#### Exercise aim
Print the records below from the first line through the line containing "after global placement: 0.00185", both included, word for word.

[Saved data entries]
##########
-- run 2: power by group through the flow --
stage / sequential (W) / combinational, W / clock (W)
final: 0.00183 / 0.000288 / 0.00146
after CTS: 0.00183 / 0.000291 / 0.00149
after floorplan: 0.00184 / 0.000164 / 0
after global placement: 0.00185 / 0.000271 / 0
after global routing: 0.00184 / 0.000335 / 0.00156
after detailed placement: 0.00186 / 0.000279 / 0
`src/include/fcsti_pkg.sv`:
```
// shared constants for the stimulus injector and measurement control
package fcsti_pkg;
  // timing
  localparam int unsigned CLK_HZ      = 250_000_000;
  localparam int unsigned BASE_PER_S  = 1;
  localparam int unsigned SEC_CYCLES  = CLK_HZ * BASE_PER_S;
  localparam logic [3:0]  BURST10_SEC = 4'h9;
  localparam logic [31:0] MEM_BYTES   = 32'h0400_0000;
  // register offsets
  localparam logic [7:0] REG_CTRL  = 8'h00;
  localparam logic [7:0] REG_BURST = 8'h04;
  localparam logic [7:0] REG_TXDEV = 8'h08;
  localparam logic [7:0] REG_MCFG  = 8'h0c;
  localparam logic [7:0] REG_TSTA  = 8'h10;
  localparam logic [7:0] REG_TSTO  = 8'h14;
  localparam logic [7:0] REG_DUR   = 8'h18;
  localparam logic [7:0] REG_CMD   = 8'h1c;
  localparam logic [7:0] REG_STAT  = 8'h20;
  localparam logic [7:0] REG_FILL  = 8'h24;
  localparam logic [7:0] REG_EST   = 8'h28;
  localparam logic [7:0] REG_ELAP  = 8'h2c;
  // field positions
  localparam int CMD_INSERT = 0;
  localparam int CMD_START  = 1;
  localparam int CMD_STOP   = 2;
  localparam int ST_FULL    = 2;
  // reset values
  localparam logic [11:0] CTRL_RST  = 12'h000;
  localparam logic [15:0] BURST_RST = 16'h0001;
  localparam logic [8:0]  MCFG_RST  = 9'h002;
  // alarm codes
  localparam logic [2:0] AL_NONE = 3'h0;
  localparam logic [2:0] AL_LR   = 3'h1;
  localparam logic [2:0] AL_LRR  = 3'h2;
  localparam logic [2:0] AL_NOS  = 3'h3;
  localparam logic [2:0] AL_OLS  = 3'h4;
  localparam logic [2:0] AL_RRDY = 3'h5;
  // error types
  localparam logic [2:0] ER_NONE = 3'h0;
  localparam logic [2:0] ER_BIT  = 3'h1;
  localparam logic [2:0] ER_SYM  = 3'h2;
  localparam logic [2:0] ER_RRDY = 3'h3;
  localparam logic [2:0] ER_CRC  = 3'h4;
  localparam logic [2:0] ER_BLK  = 3'h5;
  // insertion modes
  localparam logic [3:0] IM_OFF   = 4'h0;
  localparam logic [3:0] IM_MAN   = 4'h1;
  localparam logic [3:0] IM_SEC   = 4'h2;
  localparam logic [3:0] IM_SEC10 = 4'h3;
  localparam logic [3:0] IM_RATE2 = 4'h4;
  localparam logic [3:0] IM_RATE7 = 4'h9;
  // stop functions
  localparam logic [1:0] SF_MAN = 2'h0;
  localparam logic [1:0] SF_AT  = 2'h1;
  localparam logic [1:0] SF_DUR = 2'h2;
  // ordered sets, first character in the top byte
  localparam logic [31:0] OS_LR   = 32'hbc49bf49;
  localparam logic [31:0] OS_LRR  = 32'hbc35bf49;
  localparam logic [31:0] OS_NOS  = 32'hbc55bf45;
  localparam logic [31:0] OS_OLS  = 32'hbc358a55;
  localparam logic [31:0] OS_RRDY = 32'hbc954a4a;
  localparam logic [3:0]  OS_K    = 4'h8;
  localparam logic [9:0]  BAD_CODE = 10'h000;
  typedef enum logic [1:0] {MS_IDLE, MS_ARMED, MS_RUN} fcsti_meas_t;
  // words between bursts in the rate modes
  function automatic logic [31:0] fcsti_rate_period(input logic [3:0] m);
    case (m)
      4'h4: fcsti_rate_period = 32'd100;
      4'h5: fcsti_rate_period = 32'd1000;
      4'h6: fcsti_rate_period = 32'd10000;
      4'h7: fcsti_rate_period = 32'd100000;
      4'h8: fcsti_rate_period = 32'd1000000;
      default: fcsti_rate_period = 32'd10000000;
    endcase
  endfunction
  // interval length in seconds, zero for no intervals
  function automatic logic [15:0] fcsti_ivl_sec(input logic [4:0] c);
    case (c)
      5'h00: fcsti_ivl_sec = 16'd1;
      5'h01: fcsti_ivl_sec = 16'd2;
      5'h02: fcsti_ivl_sec = 16'd5;
      5'h03: fcsti_ivl_sec = 16'd10;
      5'h04: fcsti_ivl_sec = 16'd15;
      5'h05: fcsti_ivl_sec = 16'd30;
      5'h06: fcsti_ivl_sec = 16'd60;
      5'h07: fcsti_ivl_sec = 16'd300;
      5'h08: fcsti_ivl_sec = 16'd600;
      5'h09: fcsti_ivl_sec = 16'd900;
      5'h0a: fcsti_ivl_sec = 16'd1800;
      5'h0b: fcsti_ivl_sec = 16'd3600;
      5'h0c: fcsti_ivl_sec = 16'd7200;
      5'h0d: fcsti_ivl_sec = 16'd14400;
      5'h0e: fcsti_ivl_sec = 16'd21600;
      5'h0f: fcsti_ivl_sec = 16'd43200;
      default: fcsti_ivl_sec = 16'd0;
    endcase
  endfunction
endpackage

```
`src/core/fcsti_top.sv`:
```
// transmit stimulus injector and measurement control
`timescale 1ns/1ps
// Summary of operation
// - selected alarm sequence replaces every word while selected; none sends nothing
// - link reset sends K28.5 D9.2 D31.5 D9.2 repeatedly
// - link reset response sends K28.5 D21.1 D31.5 D9.2 repeatedly
// - not operational sends K28.5 D21.2 D31.5 D5.2 repeatedly
// - offline sends K28.5 D21.1 D10.4 D21.2 repeatedly
// - bit error flips one payload bit of a frame
// - symbol error forces an undecodable code group; not in 64b/66b modes
// - receiver ready error sends one R_RDY ordered set per insertion
// - crc error flips one crc bit; not with header-only framing
// - block error corrupts one 64b/66b word; only in 64b/66b modes
// - insertion off means no errors of any type
// - manual insert trigger inserts burst length errors
// - one burst every second in per-second mode
// - one burst every ten seconds in per-ten-second mode
// - rate modes insert bursts at 1E-02 to 1E-07 per transmitted word
// - transmit frequency offset follows the signed deviation setting
// - measurement intervals from the fixed length table or none
// - measurement starts on command or at configured start time
// - measurement ends on stop, at stop time, or after duration
// - full result memory stops measurement or holds at full and logs an event
// - time-to-full estimate recalculated periodically while running
module fcsti_top
  import fcsti_pkg::*;
#(
  parameter int unsigned P_SEC_CYCLES = SEC_CYCLES
) (
  // clock and reset
  input  wire logic        i_core_clk,
  input  wire logic        i_reset_n,
  // register port
  input  wire logic [7:0]  i_addr,
  input  wire logic [31:0] i_wdata,
  input  wire logic        i_wr,
  input  wire logic        i_rd,
  output logic      [31:0] o_rdata,
  // transmit stream in
  input  wire logic [31:0] i_tx_data,
  input  wire logic [3:0]  i_tx_k,
  input  wire logic        i_tx_valid,
  input  wire logic        i_tx_payload,
  input  wire logic        i_tx_crc,
  input  wire logic        i_tx_idle,
  // transmit stream out
  output logic      [31:0] o_tx_data,
  output logic      [3:0]  o_tx_k,
  output logic             o_tx_valid,
  output logic             o_tx_sym_err,
  output logic             o_tx_blk_err,
  output logic      [15:0] o_tx_freq_dev,
  // measurement
  input  wire logic [31:0] i_now_sec,
  input  wire logic        i_rec_wr,
  input  wire logic [15:0] i_rec_bytes,
  output logic             o_meas_running,
  output logic             o_interval_tick,
  output logic             o_mem_full_evt
);
  initial begin
    if (P_SEC_CYCLES < 2) $error("fcsti_top second length too short");
  end

  logic [11:0] ctrl_r;
  logic [15:0] burst_r, txdev_r;
  logic [8:0]  mcfg_r;
  logic [31:0] tsta_r, tsto_r, dur_r;
  logic [31:0] sec_cnt_r, rate_cnt_r, fill_r, elap_r, est_r, secb_r;
  logic [3:0]  sec10_r;
  logic [15:0] ivl_cnt_r;
  logic [16:0] pend_r, pend_nxt;
  logic        sec_tick, full_r, est_go;
  fcsti_meas_t ms_r, ms_nxt;
  logic [31:0] os_word, quot;
  logic        div_done;

  logic [2:0] alarm, etype;
  logic [3:0] imode;
  logic       m64, hdr_only, wr_cmd, cmd_ins, cmd_sta, cmd_sto;
  assign alarm    = ctrl_r[2:0];
  assign etype    = ctrl_r[5:3];
  assign imode    = ctrl_r[9:6];
  assign m64      = ctrl_r[10];
  assign hdr_only = ctrl_r[11];
  assign wr_cmd   = i_wr && (i_addr == REG_CMD);
  assign cmd_ins  = wr_cmd && i_wdata[CMD_INSERT];
  assign cmd_sta  = wr_cmd && i_wdata[CMD_START];
  assign cmd_sto  = wr_cmd && i_wdata[CMD_STOP];

  // configuration registers
  always_ff @(posedge i_core_clk) begin
    if (!i_reset_n) begin
      ctrl_r  <= CTRL_RST;
      burst_r <= BURST_RST;
      txdev_r <= 16'h0000;
      mcfg_r  <= MCFG_RST;
      tsta_r  <= 32'h0000_0000;
      tsto_r  <= 32'h0000_0000;
      dur_r   <= 32'h0000_0000;
    end else if (i_wr) begin
      case (i_addr)
        REG_CTRL:  ctrl_r  <= i_wdata[11:0];
        REG_BURST: burst_r <= i_wdata[15:0];
        REG_TXDEV: txdev_r <= i_wdata[15:0];
        REG_MCFG:  mcfg_r  <= i_wdata[8:0];
        REG_TSTA:  tsta_r  <= i_wdata;
        REG_TSTO:  tsto_r  <= i_wdata;
        REG_DUR:   dur_r   <= i_wdata;
        default: ;
      endcase
    end
  end
  assign o_tx_freq_dev = txdev_r;

  // read port
  always_ff @(posedge i_core_clk) begin
    if (!i_reset_n) begin
      o_rdata <= 32'h0000_0000;
    end else if (i_rd) begin
      case (i_addr)
        REG_CTRL:  o_rdata <= {20'h00000, ctrl_r};
        REG_BURST: o_rdata <= {16'h0000, burst_r};
        REG_TXDEV: o_rdata <= {16'h0000, txdev_r};
        REG_MCFG:  o_rdata <= {23'h000000, mcfg_r};
        REG_TSTA:  o_rdata <= tsta_r;
        REG_TSTO:  o_rdata <= tsto_r;
        REG_DUR:   o_rdata <= dur_r;
        REG_STAT:  o_rdata <= {29'h0, full_r, pend_r != 17'h0, ms_r == MS_RUN};
        REG_FILL:  o_rdata <= fill_r;
        REG_EST:   o_rdata <= est_r;
        REG_ELAP:  o_rdata <= elap_r;
        default:   o_rdata <= 32'h0000_0000;
      endcase
    end else begin
      o_rdata <= 32'h0000_0000;
    end
  end

  // one-second base tick
  always_ff @(posedge i_core_clk) begin
    if (!i_reset_n) begin
      sec_cnt_r <= 32'h0000_0000;
    end else if (sec_cnt_r == 32'(P_SEC_CYCLES - 1)) begin
      sec_cnt_r <= 32'h0000_0000;
    end else begin
      sec_cnt_r <= sec_cnt_r + 32'h1;
    end
  end
  assign sec_tick = (sec_cnt_r == 32'(P_SEC_CYCLES - 1));

  always_ff @(posedge i_core_clk) begin
    if (!i_reset_n) begin
      sec10_r <= 4'h0;
    end else if (sec_tick) begin
      sec10_r <= (sec10_r == BURST10_SEC) ? 4'h0 : sec10_r + 4'h1;
    end
  end

  // insertion engine
  logic rate_mode, rate_hit, type_ok, trig, elig, use_err;
  assign rate_mode = (imode >= IM_RATE2) && (imode <= IM_RATE7);
  assign rate_hit  = rate_mode && i_tx_valid
                     && (rate_cnt_r == fcsti_rate_period(imode) - 32'h1);
  assign type_ok = (etype != ER_NONE)
                   && !(etype == ER_SYM && m64)
                   && !(etype == ER_CRC && hdr_only)
                   && !(etype == ER_BLK && !m64);
  always_comb begin
    case (imode)
      IM_MAN:   trig = cmd_ins;
      IM_SEC:   trig = sec_tick;
      IM_SEC10: trig = sec_tick && (sec10_r == BURST10_SEC);
      default:  trig = rate_hit;
    endcase
  end
  always_comb begin
    case (etype)
      ER_BIT:  elig = i_tx_payload;
      ER_CRC:  elig = i_tx_crc;
      ER_RRDY: elig = i_tx_idle;
      default: elig = 1'b1;
    endcase
  end
  assign use_err = i_tx_valid && elig && type_ok && |pend_r && |imode && (alarm == AL_NONE);

  always_ff @(posedge i_core_clk) begin
    if (!i_reset_n || !rate_mode) begin
      rate_cnt_r <= 32'h0000_0000;
    end else if (rate_hit) begin
      rate_cnt_r <= 32'h0000_0000;
    end else if (i_tx_valid) begin
      rate_cnt_r <= rate_cnt_r + 32'h1;
    end
  end

  always_comb begin
    pend_nxt = pend_r - {16'h0, use_err};
    if (trig) begin
      pend_nxt = pend_nxt + {1'b0, burst_r};
    end
    if (imode == IM_OFF || !type_ok) begin
      pend_nxt = 17'h0;
    end
  end
  always_ff @(posedge i_core_clk) begin
    if (!i_reset_n) begin
      pend_r <= 17'h0;
    end else begin
      pend_r <= pend_nxt;
    end
  end

  // word substitution stage
  fcsti_oset_rom u_rom (
    .i_sel  ((alarm != AL_NONE) ? alarm : AL_RRDY),
    .o_word (os_word)
  );
  always_ff @(posedge i_core_clk) begin
    if (!i_reset_n) begin
      o_tx_data    <= 32'h0000_0000;
      o_tx_k       <= 4'h0;
      o_tx_valid   <= 1'b0;
      o_tx_sym_err <= 1'b0;
      o_tx_blk_err <= 1'b0;
    end else begin
      o_tx_valid   <= i_tx_valid;
      o_tx_data    <= i_tx_data;
      o_tx_k       <= i_tx_k;
      o_tx_sym_err <= 1'b0;
      o_tx_blk_err <= 1'b0;
      if (alarm != AL_NONE && alarm != AL_RRDY) begin
        o_tx_data <= os_word;
        o_tx_k    <= OS_K;
      end else if (use_err) begin
        case (etype)
          ER_BIT, ER_CRC: o_tx_data <= i_tx_data ^ 32'h0000_0001;
          ER_RRDY: begin
            o_tx_data <= os_word;
            o_tx_k    <= OS_K;
          end
          ER_SYM:  o_tx_sym_err <= 1'b1;
          ER_BLK:  o_tx_blk_err <= 1'b1;
          default: ;
        endcase
      end
    end
  end

  // measurement state
  logic mem_stop;
  assign mem_stop = full_r && !mcfg_r[8];
  always_comb begin
    ms_nxt = ms_r;
    case (ms_r)
      MS_IDLE:  if (cmd_sta) ms_nxt = mcfg_r[5] ? MS_ARMED : MS_RUN;
      MS_ARMED: begin
        if (cmd_sto) ms_nxt = MS_IDLE;
        else if (i_now_sec >= tsta_r) ms_nxt = MS_RUN;
      end
      MS_RUN: begin
        if (cmd_sto) ms_nxt = MS_IDLE;
        else if (mcfg_r[7:6] == SF_AT && i_now_sec >= tsto_r) ms_nxt = MS_IDLE;
        else if (mcfg_r[7:6] == SF_DUR && elap_r >= dur_r) ms_nxt = MS_IDLE;
        else if (mem_stop) ms_nxt = MS_IDLE;
      end
      default: ms_nxt = MS_IDLE;
    endcase
  end
  always_ff @(posedge i_core_clk) begin
    if (!i_reset_n) begin
      ms_r <= MS_IDLE;
    end else begin
      ms_r <= ms_nxt;
    end
  end
  assign o_meas_running = (ms_r == MS_RUN);

  // elapsed seconds and intervals
  logic [15:0] ivl_len;
  assign ivl_len = fcsti_ivl_sec(mcfg_r[4:0]);
  always_ff @(posedge i_core_clk) begin
    if (!i_reset_n || ms_r != MS_RUN) begin
      elap_r          <= 32'h0000_0000;
      ivl_cnt_r       <= 16'h0000;
      o_interval_tick <= 1'b0;
    end else begin
      o_interval_tick <= 1'b0;
      if (sec_tick) begin
        elap_r <= elap_r + 32'h1;
        if (ivl_len != 16'h0000 && ivl_cnt_r == ivl_len - 16'h1) begin
          ivl_cnt_r       <= 16'h0000;
          o_interval_tick <= 1'b1;
        end else begin
          ivl_cnt_r <= ivl_cnt_r + 16'h1;
        end
      end
    end
  end

  // result memory fill
  logic [31:0] fill_sum;
  logic        stat_clr;
  assign fill_sum = fill_r + {16'h0000, i_rec_bytes};
  assign stat_clr = i_wr && (i_addr == REG_STAT) && i_wdata[ST_FULL];
  always_ff @(posedge i_core_clk) begin
    if (!i_reset_n) begin
      fill_r         <= 32'h0000_0000;
      full_r         <= 1'b0;
      o_mem_full_evt <= 1'b0;
    end else begin
      o_mem_full_evt <= 1'b0;
      if (cmd_sta && ms_r == MS_IDLE) begin
        fill_r <= 32'h0000_0000;
      end else if (ms_r == MS_RUN && i_rec_wr) begin
        if (fill_sum >= MEM_BYTES) begin
          fill_r <= MEM_BYTES;
          if (fill_r != MEM_BYTES) o_mem_full_evt <= 1'b1;
        end else begin
          fill_r <= fill_sum;
        end
      end
      if (ms_r == MS_RUN && i_rec_wr && fill_sum >= MEM_BYTES && fill_r != MEM_BYTES) begin
        full_r <= 1'b1;
      end else if (stat_clr || (cmd_sta && ms_r == MS_IDLE)) begin
        full_r <= 1'b0;
      end
    end
  end

  // time-to-full estimate
  always_ff @(posedge i_core_clk) begin
    if (!i_reset_n || ms_r != MS_RUN) begin
      secb_r <= 32'h0000_0000;
    end else if (sec_tick) begin
      secb_r <= i_rec_wr ? {16'h0000, i_rec_bytes} : 32'h0000_0000;
    end else if (i_rec_wr) begin
      secb_r <= secb_r + {16'h0000, i_rec_bytes};
    end
  end
  assign est_go = o_meas_running && sec_tick && (secb_r != 32'h0);
  fcsti_div #(.W(32)) u_div (
    .i_core_clk (i_core_clk),
    .i_reset_n  (i_reset_n),
    .i_start    (est_go),
    .i_num      (MEM_BYTES - fill_r),
    .i_den      (secb_r),
    .o_done     (div_done),
    .o_quot     (quot)
  );
  always_ff @(posedge i_core_clk) begin
    if (!i_reset_n) begin
      est_r <= 32'hffff_ffff;
    end else if (div_done) begin
      est_r <= quot;
    end
  end

  // checks
  a_alarm_word: assert property (@(posedge i_core_clk) disable iff (!i_reset_n)
    (alarm == AL_LR) && $stable(ctrl_r) |=> (o_tx_data == OS_LR) && (o_tx_k == OS_K))
    else $error("link reset word wrong");
  a_off_clean: assert property (@(posedge i_core_clk) disable iff (!i_reset_n)
    (imode == IM_OFF) && $past(imode == IM_OFF) |-> !use_err)
    else $error("error inserted while off");
  a_sym_64b: assert property (@(posedge i_core_clk) disable iff (!i_reset_n)
    m64 && $past(m64) |=> !o_tx_sym_err)
    else $error("symbol error in 64b/66b mode");
  a_blk_only64: assert property (@(posedge i_core_clk) disable iff (!i_reset_n)
    !m64 && $past(!m64) |=> !o_tx_blk_err)
    else $error("block error outside 64b/66b mode");
  a_crc_hdr: assert property (@(posedge i_core_clk) disable iff (!i_reset_n)
    (etype == ER_CRC) && hdr_only |=> (o_tx_data == $past(i_tx_data)) || ($past(alarm) != AL_NONE))
    else $error("crc corrupted with header-only framing");
  a_man_burst: assert property (@(posedge i_core_clk) disable iff (!i_reset_n)
    (imode == IM_MAN) && type_ok && cmd_ins && (pend_r == 17'h0) && !use_err
    && $stable(ctrl_r) |=> pend_r == {1'b0, $past(burst_r)})
    else $error("manual burst count wrong");
  a_stop_cmd: assert property (@(posedge i_core_clk) disable iff (!i_reset_n)
    (ms_r == MS_RUN) && cmd_sto |=> !o_meas_running ##1 !o_meas_running)
    else $error("stop command ignored");
  a_start_now: assert property (@(posedge i_core_clk) disable iff (!i_reset_n)
    (ms_r == MS_IDLE) && cmd_sta && !mcfg_r[5] |=> o_meas_running)
    else $error("immediate start missed");
  a_full_stop: assert property (@(posedge i_core_clk) disable iff (!i_reset_n)
    o_mem_full_evt && !mcfg_r[8] && !cmd_sta |=> !o_meas_running)
    else $error("full memory did not stop measurement");
  a_rrdy_word: assert property (@(posedge i_core_clk) disable iff (!i_reset_n)
    use_err && (etype == ER_RRDY) |=> (o_tx_data == OS_RRDY) && (o_tx_k == OS_K))
    else $error("receiver ready word wrong");
endmodule // fcsti_top

```
`src/core/fcsti_oset_rom.sv`:
```
// ordered set lookup for alarms and receiver ready
`timescale 1ns/1ps
module fcsti_oset_rom
  import fcsti_pkg::*;
(
  // select
  input  wire logic [2:0]  i_sel,
  // word
  output logic      [31:0] o_word
);
  always_comb begin
    case (i_sel)
      AL_LR:   o_word = OS_LR;
      AL_LRR:  o_word = OS_LRR;
      AL_NOS:  o_word = OS_NOS;
      AL_OLS:  o_word = OS_OLS;
      AL_RRDY: o_word = OS_RRDY;
      default: o_word = 32'h0000_0000;
    endcase
  end
endmodule // fcsti_oset_rom

```
`src/core/fcsti_div.sv`:
```
// serial restoring divider for the time estimate
`timescale 1ns/1ps
module fcsti_div #(
  parameter int W = 32
) (
  // clock and reset
  input  wire logic         i_core_clk,
  input  wire logic         i_reset_n,
  // request
  input  wire logic         i_start,
  input  wire logic [W-1:0] i_num,
  input  wire logic [W-1:0] i_den,
  // answer
  output logic              o_done,
  output logic      [W-1:0] o_quot
);
  logic [W-1:0] rem_r, quo_r, den_r;
  logic [5:0]   cnt_r;
  logic [W:0]   trial;
  initial begin
    if (W < 2 || W > 32) $error("fcsti_div width out of range");
  end
  assign trial = {rem_r, quo_r[W-1]} - {1'b0, den_r};
  always_ff @(posedge i_core_clk) begin
    if (!i_reset_n) begin
      rem_r  <= '0;
      quo_r  <= '0;
      den_r  <= '0;
      cnt_r  <= 6'h00;
      o_done <= 1'b0;
      o_quot <= '0;
    end else begin
      o_done <= 1'b0;
      if (i_start) begin
        rem_r <= '0;
        quo_r <= i_num;
        den_r <= i_den;
        cnt_r <= 6'(W);
      end else if (cnt_r != 6'h00) begin
        cnt_r <= cnt_r - 6'h01;
        if (!trial[W]) begin
          rem_r <= trial[W-1:0];
          quo_r <= {quo_r[W-2:0], 1'b1};
        end else begin
          rem_r <= {rem_r[W-2:0], quo_r[W-1]};
          quo_r <= {quo_r[W-2:0], 1'b0};
        end
        if (cnt_r == 6'h01) begin
          o_done <= 1'b1;
          o_quot <= trial[W] ? {quo_r[W-2:0], 1'b0} : {quo_r[W-2:0], 1'b1};
        end
      end
    end
  end
endmodule // fcsti_div

```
##########
#### Written solution
-- run 2: power by group through the flow --
stage / sequential (W) / combinational, W / clock (W)
final: 0.00183 / 0.000288 / 0.00146
after CTS: 0.00183 / 0.000291 / 0.00149
after floorplan: 0.00184 / 0.000164 / 0
after global placement: 0.00185 / 0.000271 / 0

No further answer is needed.